*Your objective*.
Return exactly the lines of the records below, starting at the line that contains "-- figures above: run X" and ending at the line that contains "-- afterwards: timing", with both of those lines kept.

Collected data

Context: an optimization exercise on an open-source flow, tuned for small area. The choices shown serve that exercise and are no tape-out recipe. Function was checked by simulation only, so behaviour that the tests miss may differ from the original. Power figures rest on the tool's default switching activity, not on a simulated workload.

==> 02-06 <==
==> flow/design.v <==
module bf_graph_loader #(
  parameter int LANES  = 32,
  parameter int WIDTH  = 32,
  parameter int ADDR_W = 10,
  parameter int ROWS   = 32
) (
  input  logic                   clk,
  input  logic                   rst_global,
  input  logic                   go,
  input  logic                   abort,
  input  logic [WIDTH-1:0]       in_data,
  input  logic                   in_valid,
  output logic                   in_ready,
  output logic [ADDR_W-1:0]      mem_addr,
  output logic [LANES*WIDTH-1:0] mem_wdata,
  output logic                   mem_we,
  output logic                   mem_sel,
  output logic                   start,
  input  logic                   finish,
  output logic                   busy,
  output logic                   done
);
  localparam int LW = (LANES > 1) ? $clog2(LANES) : 1;
  localparam int RW = (ROWS > 1) ? $clog2(ROWS) : 1;
  logic st_load, st_start, st_run, st_done, we_q;
  logic [LW-1:0]          lane_cnt;
  logic [RW-1:0]          row_cnt;
  logic [LANES*WIDTH-1:0] row_q;
  logic busy_c, accept, row_end, last_end, running;
  assign busy_c   = st_load | we_q | st_start | st_run | st_done;
  assign accept   = st_load & in_valid & ~abort;
  assign row_end  = accept & (lane_cnt == LW'(LANES - 1));
  assign last_end = row_end & (row_cnt == RW'(ROWS - 1));
  assign running  = st_start | st_run;
  assign in_ready  = st_load;
  assign mem_we    = we_q;
  assign mem_sel   = st_load | we_q;
  assign start     = st_start;
  assign done      = st_done;
  assign busy      = busy_c;
  assign mem_addr  = ADDR_W'(row_cnt);
  assign mem_wdata = row_q;
  always_ff @(posedge clk or posedge rst_global) begin
    if (rst_global) begin
      st_load  <= 1'b0;
      st_start <= 1'b0;
      st_run   <= 1'b0;
      st_done  <= 1'b0;
      we_q     <= 1'b0;
    end else begin
      st_load  <= (~busy_c & go) | (st_load & ~abort & ~last_end);
      st_start <= we_q & ~st_load;
      st_run   <= running & ~finish;
      st_done  <= running & finish;
      we_q     <= row_end;
    end
  end
  always_ff @(posedge clk) begin
    if (!st_load) lane_cnt <= '0;
    else if (accept) lane_cnt <= lane_cnt + 1'b1;
  end
  always_ff @(posedge clk) begin
    if (!st_load) row_cnt <= '0;
    else if (we_q) row_cnt <= row_cnt + 1'b1;
  end
  logic keep;
  assign keep = st_load & ~we_q;
  for (genvar i = 0; i < LANES - 1; i++) begin : g_lane
    logic sel;
    assign sel = accept & (lane_cnt == LW'(i));
    always_ff @(posedge clk) begin
      row_q[i*WIDTH +: WIDTH] <= (row_q[i*WIDTH +: WIDTH] & {WIDTH{keep}}) | (in_data & {WIDTH{sel}});
    end
  end
  always_ff @(posedge clk) begin
    row_q[LANES*WIDTH-1 -: WIDTH] <= in_data;
  end
endmodule
==> flow/flow/run.sh <==
#!/bin/bash
# Standard ORFS layout (the standard.sh), with two changes:
#  - the per-bit row-lane update is hand-mapped to a22o cells (flow/mapcells.py) before synthesis;
#    the registers are untouched, so synthesis gives them the same names and cells as the standard one;
#  - the port buffers are made of the smallest buffer cell.
set -uo pipefail
python3 flow/mapcells.py design.v > design_mapped.v 2> mapcells.log || exit 1
sed "s#^export VERILOG_FILES = .*#export VERILOG_FILES = $PWD/design_mapped.v#" config.mk > config_mapped.mk
grep -q "design_mapped.v" config_mapped.mk || exit 1
sed "s#DESIGN_CONFIG=[^ ]*#DESIGN_CONFIG=$PWD/config_mapped.mk#" standard.sh > standard_mapped.sh
grep -q "config_mapped.mk" standard_mapped.sh || exit 1
export BUFFER_PORTS_ARGS="-buffer_cell sky130_fd_sc_hd__buf_1"
bash standard_mapped.sh finish > flow_make.log 2>&1
rc=$?
cp -r orfs/logs orfs_logs 2>/dev/null
exit $rc
==> flow/flow/mapcells.py <==
#!/usr/bin/env python3
"""Hand-map the per-bit row-lane update of bf_graph_loader to sky130 a22o cells.

Reads the design as the layout reads it (design.v) and writes it back with the lane update
    row_q[i*WIDTH +: WIDTH] <= (row_q[i*WIDTH +: WIDTH] & {WIDTH{keep}}) | (in_data & {WIDTH{sel}});
computed by one sky130_fd_sc_hd__a22o_1 per bit, X = (A1 & A2) | (B1 & B2), the same function.
The registers (row_q) are left as they are, so synthesis names and maps them as it does the RTL.
"""
import re
import sys

src = open(sys.argv[1]).read()
pat = re.compile(
    r"always_ff\s*@\s*\(\s*posedge\s+clk\s*\)\s*begin\s*"
    r"row_q\[i\*WIDTH \+: WIDTH\]\s*<=\s*\(row_q\[i\*WIDTH \+: WIDTH\]\s*&\s*\{WIDTH\{keep\}\}\)\s*\|\s*"
    r"\(in_data\s*&\s*\{WIDTH\{sel\}\}\);\s*end")
new = """logic [WIDTH-1:0] d;
    for (genvar b = 0; b < WIDTH; b++) begin : g_bit
      sky130_fd_sc_hd__a22o_1 u_a22o (.A1(row_q[i*WIDTH+b]), .A2(keep), .B1(in_data[b]), .B2(sel), .X(d[b]));
    end
    always_ff @(posedge clk) begin
      row_q[i*WIDTH +: WIDTH] <= d;
    end"""
out, n = pat.subn(new, src)
if n != 1:
    sys.exit("mapcells.py: lane update not found exactly once (%d)" % n)
sys.stdout.write(out)
==> flow/standard.sh <==
#!/bin/bash
# synth_recipe.tcl (not shown) runs the flow's synth.tcl, then flattens the netlist and writes it again
# the make line also repeats each setting of config.mk as NAME=value (left out here)
make -C /OpenROAD-flow-scripts/flow DESIGN_CONFIG=/design/flow/config.mk WORK_HOME=/design/flow/orfs CLKGATE_MAP_FILE= SYNTH_SCRIPT=/design/flow/synth_recipe.tcl "${@:-finish}"
==> flow/config.mk <==
export PLATFORM = sky130hd
export DESIGN_NAME = bf_graph_loader
export DESIGN_NICKNAME = bf_graph_loader
export VERILOG_FILES = /design/flow/design.v
export SDC_FILE = /design/flow/constraint.sdc
export NUM_CORES = 4
export LEC_CHECK = 0
export CAP_MARGIN = 0
export CORE_AREA = 3 3 717 81
export CTS_BUF_LIST = sky130_fd_sc_hd__clkbuf_16
export CTS_CLUSTER_DIAMETER = 40
export CTS_CLUSTER_SIZE = 30
export DIE_AREA = 0 0 720 84
export PLACE_DENSITY = 0.75
export SLEW_MARGIN = 0
==> flow/constraint.sdc <==
create_clock -name core_clock -period 5.0 [get_ports {clk}]
set_input_delay 1.0000 -clock core_clock [delete_from_list [all_inputs] [get_ports {clk}]]
set_output_delay 1.0000 -clock core_clock [all_outputs]
set_load 0.01 [all_outputs]
==> 02-19: changes against 02-06 <==
CAP_MARGIN = 5   (was 0)
CORE_AREA = 3 3 647 103   (was 3 3 717 81)
CTS_CLUSTER_DIAMETER = 45   (was 40)
CTS_CLUSTER_SIZE = 24   (was 30)
DIE_AREA = 0 0 650 106   (was 0 0 720 84)
PLACE_DENSITY = 0.65   (was 0.75)
SLEW_MARGIN = 5   (was 0)
==> 09-14: changes against 02-06 <==
CORE_AREA = 3 3 797 69   (was 3 3 717 81)
CTS_CLUSTER_DIAMETER = 45   (was 40)
CTS_CLUSTER_SIZE = 24   (was 30)
DIE_AREA = 0 0 800 72   (was 0 0 720 84)
PLACE_DENSITY = 0.8   (was 0.75)
==> 08-05: changes against 02-06 <==
CTS_CLUSTER_DIAMETER = 35   (was 40)
PLACE_DENSITY = 0.7   (was 0.75)
==> comparison table <==
	02-19	09-14	02-06	08-05
Status	finished clean	finished clean	finished clean	finished clean
Fraction of final layout cells with drive strength greater than 1	4.45%	5.06%	3.86%	4.30%
Die height	106 um	72 um	84 um	84 um
Clock transition at the registers of the reported paths	0.11 ns	0.10 ns	0.12 ns	0.12 ns
GPL Wtd Cong	0.899	0.968	0.931	0.909
Combinational power	0.839 mW	0.895 mW	0.815 mW	0.859 mW
Detailed-routing wirelength on met1	51.9 mm	53.0 mm	51.5 mm	52.6 mm
Sequential power share	61.0%	60.5%	62.9%	62.6%
Final worst-path cycle share	62.2%	62.2%	62.1%	62.0%
Met3 track demand over resource in global routing	9.10%	21.9%	13.3%	13.1%
Multi-input gate area in the final layout	9440 um^2	9430 um^2	9430 um^2	9430 um^2
Clock network power share	32.9%	33.0%	31.0%	30.9%
Count of routing violations after the opening detailed-route iteration	3057	3813	3722	3218
Met1 demand-to-capacity share in global routing	45.5%	59.3%	54.8%	54.5%
Total routing resource utilization after global routing	32.7%	41.0%	36.9%	36.2%
Proportion of cell area spent on the clock network	3.46%	3.39%	2.88%	2.86%
Clock buffer count	49	49	41	41
CP arrival	2.11 ns	2.11 ns	2.11 ns	2.10 ns
Headroom to the max-slew limit	14.1%	9.09%	7.31%	15.2%
Count of filler cells inserted in the layout	5042	3306	3915	3973
Power per standard cell area	370 nW/um^2	374 nW/um^2	364 nW/um^2	364 nW/um^2
Switching power share of the total	25.2%	25.7%	25.1%	25.1%
Global route hottest layer	met2	met1	met1	met1
Pleak	14.0 nW	14.1 nW	13.8 nW	13.9 nW
Clock period minus worst slack	3.11 ns	3.11 ns	3.11 ns	3.10 ns
Worst path setup slack after routing	1.89 ns	1.89 ns	1.89 ns	1.90 ns
Proportion of cell area occupied by multi-input gates	25.5%	25.5%	25.8%	25.7%


==> inputs of run D <==
Starts from the design.v that is shown in full above.
==> flow/config.mk <==
export PLATFORM = sky130hd
export DESIGN_NAME = bf_graph_loader
export DESIGN_NICKNAME = bf_graph_loader
export VERILOG_FILES = /design/flow/design.v
export SDC_FILE = /design/flow/constraint.sdc
export NUM_CORES = 4
export LEC_CHECK = 0
export CAP_MARGIN = 0
export CORE_AREA = 3 3 647 103
export CTS_BUF_LIST = sky130_fd_sc_hd__clkbuf_16
export CTS_CLUSTER_DIAMETER = 45
export CTS_CLUSTER_SIZE = 24
export DIE_AREA = 0 0 650 106
export PLACE_DENSITY = 0.65
export SLEW_MARGIN = 0
==> flow/constraint.sdc <==
create_clock -name core_clock -period 5.0 [get_ports {clk}]
set_input_delay 1.0000 -clock core_clock [delete_from_list [all_inputs] [get_ports {clk}]]
set_output_delay 1.0000 -clock core_clock [all_outputs]
set_load 0.01 [all_outputs]
standard.sh (not shown) runs the stock make flow with config.mk's settings and CLKGATE_MAP_FILE= SYNTH_SCRIPT=/design/flow/synth_recipe.tcl, a recipe that flattens the netlist after the stock synthesis.
==> flow/flow/run.sh <==
#!/bin/bash
# Standard ORFS layout (the standard.sh), with two changes:
#  - the per-bit row-lane update is hand-mapped to a22o cells (flow/mapcells.py) before synthesis;
#    the registers are untouched, so synthesis gives them the same names and cells as the standard one;
#  - the port buffers are made of the smallest buffer cell.
set -uo pipefail
python3 flow/mapcells.py design.v > design_mapped.v 2> mapcells.log || exit 1
sed "s#^export VERILOG_FILES = .*#export VERILOG_FILES = $PWD/design_mapped.v#" config.mk > config_mapped.mk
grep -q "design_mapped.v" config_mapped.mk || exit 1
sed "s#DESIGN_CONFIG=[^ ]*#DESIGN_CONFIG=$PWD/config_mapped.mk#" standard.sh > standard_mapped.sh
grep -q "config_mapped.mk" standard_mapped.sh || exit 1
export BUFFER_PORTS_ARGS="-buffer_cell sky130_fd_sc_hd__buf_1"
bash standard_mapped.sh finish > flow_make.log 2>&1
rc=$?
cp -r orfs/logs orfs_logs 2>/dev/null
exit $rc
==> flow/flow/mapcells.py <==
#!/usr/bin/env python3
"""Hand-map the per-bit row-lane update of bf_graph_loader to sky130 a22o cells.

Reads the design as the layout reads it (design.v) and writes it back with the lane update
    row_q[i*WIDTH +: WIDTH] <= (row_q[i*WIDTH +: WIDTH] & {WIDTH{keep}}) | (in_data & {WIDTH{sel}});
computed by one sky130_fd_sc_hd__a22o_1 per bit, X = (A1 & A2) | (B1 & B2), the same function.
The registers (row_q) are left as they are, so synthesis names and maps them as it does the RTL.
"""
import re
import sys

src = open(sys.argv[1]).read()
pat = re.compile(
    r"always_ff\s*@\s*\(\s*posedge\s+clk\s*\)\s*begin\s*"
    r"row_q\[i\*WIDTH \+: WIDTH\]\s*<=\s*\(row_q\[i\*WIDTH \+: WIDTH\]\s*&\s*\{WIDTH\{keep\}\}\)\s*\|\s*"
    r"\(in_data\s*&\s*\{WIDTH\{sel\}\}\);\s*end")
new = """logic [WIDTH-1:0] d;
    for (genvar b = 0; b < WIDTH; b++) begin : g_bit
      sky130_fd_sc_hd__a22o_1 u_a22o (.A1(row_q[i*WIDTH+b]), .A2(keep), .B1(in_data[b]), .B2(sel), .X(d[b]));
    end
    always_ff @(posedge clk) begin
      row_q[i*WIDTH +: WIDTH] <= d;
    end"""
out, n = pat.subn(new, src)
if n != 1:
    sys.exit("mapcells.py: lane update not found exactly once (%d)" % n)
sys.stdout.write(out)
==> run Y: changes against run D <==
==> flow/design.v, changed modules only <==
module bf_graph_loader #(
  parameter int LANES  = 32,
  parameter int WIDTH  = 32,
  parameter int ADDR_W = 10,
  parameter int ROWS   = 32
) (
  input  logic                   clk,
  input  logic                   rst_global,
  input  logic                   go,
  input  logic                   abort,
  input  logic [WIDTH-1:0]       in_data,
  input  logic                   in_valid,
  output logic                   in_ready,
  output logic [ADDR_W-1:0]      mem_addr,
  output logic [LANES*WIDTH-1:0] mem_wdata,
  output logic                   mem_we,
  output logic                   mem_sel,
  output logic                   start,
  input  logic                   finish,
  output logic                   busy,
  output logic                   done
);
  localparam int LW = (LANES > 1) ? $clog2(LANES) : 1;
  localparam int RW = (ROWS > 1) ? $clog2(ROWS) : 1;
  logic st_load, st_kick, st_start, st_run, st_done, we_q;
  logic [LW-1:0]          lane_cnt;
  logic [RW-1:0]          row_cnt;
  logic [LANES*WIDTH-1:0] row_q;
  logic idle, accept, row_end, last_end, running;
  assign idle     = ~(st_load | st_kick | st_start | st_run | st_done);
  assign accept   = st_load & in_valid & ~abort;
  assign row_end  = accept & (lane_cnt == LW'(LANES - 1));
  assign last_end = row_end & (row_cnt == RW'(ROWS - 1));
  assign running  = st_start | st_run;
  assign in_ready  = st_load;
  assign mem_we    = we_q;
  assign mem_sel   = st_load | st_kick;
  assign start     = st_start;
  assign done      = st_done;
  assign busy      = ~idle;
  assign mem_addr  = ADDR_W'(row_cnt);
  assign mem_wdata = row_q;
  always_ff @(posedge clk or posedge rst_global) begin
    if (rst_global) begin
      st_load  <= 1'b0;
      st_kick  <= 1'b0;
      st_start <= 1'b0;
      st_run   <= 1'b0;
      st_done  <= 1'b0;
      we_q     <= 1'b0;
    end else begin
      st_load  <= (idle & go) | (st_load & ~abort & ~last_end);
      st_kick  <= last_end;
      st_start <= st_kick;
      st_run   <= running & ~finish;
      st_done  <= running & finish;
      we_q     <= row_end;
    end
  end
  always_ff @(posedge clk) begin
    if (!st_load) lane_cnt <= '0;
    else if (accept) lane_cnt <= lane_cnt + 1'b1;
  end
  always_ff @(posedge clk) begin
    if (!st_load) row_cnt <= '0;
    else if (we_q) row_cnt <= row_cnt + 1'b1;
  end
  logic keep;
  assign keep = st_load & ~we_q;
  for (genvar i = 0; i < LANES - 1; i++) begin : g_lane
    logic sel;
    assign sel = accept & (lane_cnt == LW'(i));
    always_ff @(posedge clk) begin
      row_q[i*WIDTH +: WIDTH] <= (row_q[i*WIDTH +: WIDTH] & {WIDTH{keep}}) | (in_data & {WIDTH{sel}});
    end
  end
  always_ff @(posedge clk) begin
    row_q[LANES*WIDTH-1 -: WIDTH] <= in_data;
  end
endmodule
- CAP_MARGIN: 0 -> 20
- CTS_CLUSTER_SIZE: 24 -> 30
- PLACE_DENSITY: 0.65 -> 0.85
- SLEW_MARGIN: 0 -> 20
==> run G: changes against run D <==
- CORE_AREA: 3 3 647 103 -> 3 3 757 75
- DIE_AREA: 0 0 650 106 -> 0 0 760 78
- PLACE_DENSITY: 0.65 -> 0.8
==> run X: changes against run D <==
- CORE_AREA: 3 3 647 103 -> 3 3 717 81
- CTS_CLUSTER_DIAMETER: 45 -> 40
- CTS_CLUSTER_SIZE: 24 -> 28
- DIE_AREA: 0 0 650 106 -> 0 0 720 84
- PLACE_DENSITY: 0.65 -> 0.85
==> reports/qor.txt <==
synth top area cells = dfxtp_1 69%, a22o_1 29%, nor2_1 0.50%
Reg2Reg Setup Slack = 2030 ps
register area = 0.0208 mm²
# diodes = 0
chip height = 84 µm
simple-gate share of the synthesized area = 0.0108
status = timing/DRC/antenna clean
Die Area = 0.0605 mm²
Tapcell Cnt = 739
-- figures above: run X

==> reports/qor.txt <==
chip height = 78 µm
register area = 0.0208 mm²
# diodes = 1
simple-gate share of the synthesized area = 0.0108
status = timing/DRC/antenna clean
Reg2Reg Setup Slack = 2030 ps
synth top area cells = dfxtp_1 69%, a22o_1 29%, nor2_1 0.50%
Tapcell Cnt = 729
-- figures above: run G

==> reports/qor.txt <==
status = timing/DRC/antenna clean
Die Area = 0.0689 mm²
Tapcell Cnt = 851
# diodes = 0
simple-gate share of the synthesized area = 0.0108
chip height = 106 µm
register area = 0.0208 mm²
synth top area cells = dfxtp_1 69%, a22o_1 29%, nor2_1 0.50%
Reg2Reg Setup Slack = 2120 ps
-- figures above: run D

==> reports/qor.txt <==
register area = 0.0209 mm²
Tapcell Cnt = 851
Reg2Reg Setup Slack = 2110 ps
synth top area cells = dfxtp_1 69%, a22o_1 29%, dfrtp_1 0.50%
status = timing/DRC/antenna clean
simple-gate share of the synthesized area = 0.0107
# diodes = 0
-- figures above: run Y

-- afterwards: timing with drivers on the ports --
The flow's constraints put no driver on any port. The routed layouts listed below were extracted and timed again, unchanged, in two steps. Step 1, drivers: a clkbuf_16 drives clk and a buf_2 each remaining input, both assumed. Step 2 adds t to the input delays and takes it off the output delays; t is the mean of the earliest and latest rising clock arrival at the registers after step 1. Input paths then give back, and output paths get back, about the clock's delay inside the block. Slacks: no drivers / after step 1 / after step 2; pairs: no drivers / after step 1.
run | t (ns) | setup WS [ns] | worst setup path after step 2 | worst slew at a driven data input, ns | pins driven straight from the clock port
02-06 | 0.725 | 1.894 / 1.808 / 1.357 | input to register | 0.04 | 1
02-19 | 0.697 | 1.891 / 1.830 / 1.471 | input to register | 0.05 | 1
09-14 | 0.724 | 1.892 / 1.815 / 1.265 | input to register | 0.04 | 1
08-05 | 0.720 | 1.900 / 1.815 / 1.402 | input to register | 0.05 | 1
run D | 0.698 | 1.882 / 1.821 / 1.479 | input to register | 0.06 | 1
run Y | 0.660 | 1.971 / 1.912 / 1.455 | input to register | 0.07 | 1
run G | 0.734 | 1.847 / 1.762 / 1.340 | input to register | 0.05 | 1
run X | 0.686 | 1.907 / 1.841 / 1.381 | input to register | 0.04 | 1
After both steps every run listed still meets setup and hold. For 09-14, which loses most, drivers alone change the setup slack by -0.077 ns; drivers and shift together by -0.627 ns.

*Response below*.
-- figures above: run X

==> reports/qor.txt <==
chip height = 78 µm
register area = 0.0208 mm²
# diodes = 1
simple-gate share of the synthesized area = 0.0108
status = timing/DRC/antenna clean
Reg2Reg Setup Slack = 2030 ps
synth top area cells = dfxtp_1 69%, a22o_1 29%, nor2_1 0.50%
Tapcell Cnt = 729
-- figures above: run G

==> reports/qor.txt <==
status = timing/DRC/antenna clean
Die Area = 0.0689 mm²
Tapcell Cnt = 851
# diodes = 0
simple-gate share of the synthesized area = 0.0108
chip height = 106 µm
register area = 0.0208 mm²
synth top area cells = dfxtp_1 69%, a22o_1 29%, nor2_1 0.50%
Reg2Reg Setup Slack = 2120 ps
-- figures above: run D

==> reports/qor.txt <==
register area = 0.0209 mm²
Tapcell Cnt = 851
Reg2Reg Setup Slack = 2110 ps
synth top area cells = dfxtp_1 69%, a22o_1 29%, dfrtp_1 0.50%
status = timing/DRC/antenna clean
simple-gate share of the synthesized area = 0.0107
# diodes = 0
-- figures above: run Y

-- afterwards: timing with drivers on the ports --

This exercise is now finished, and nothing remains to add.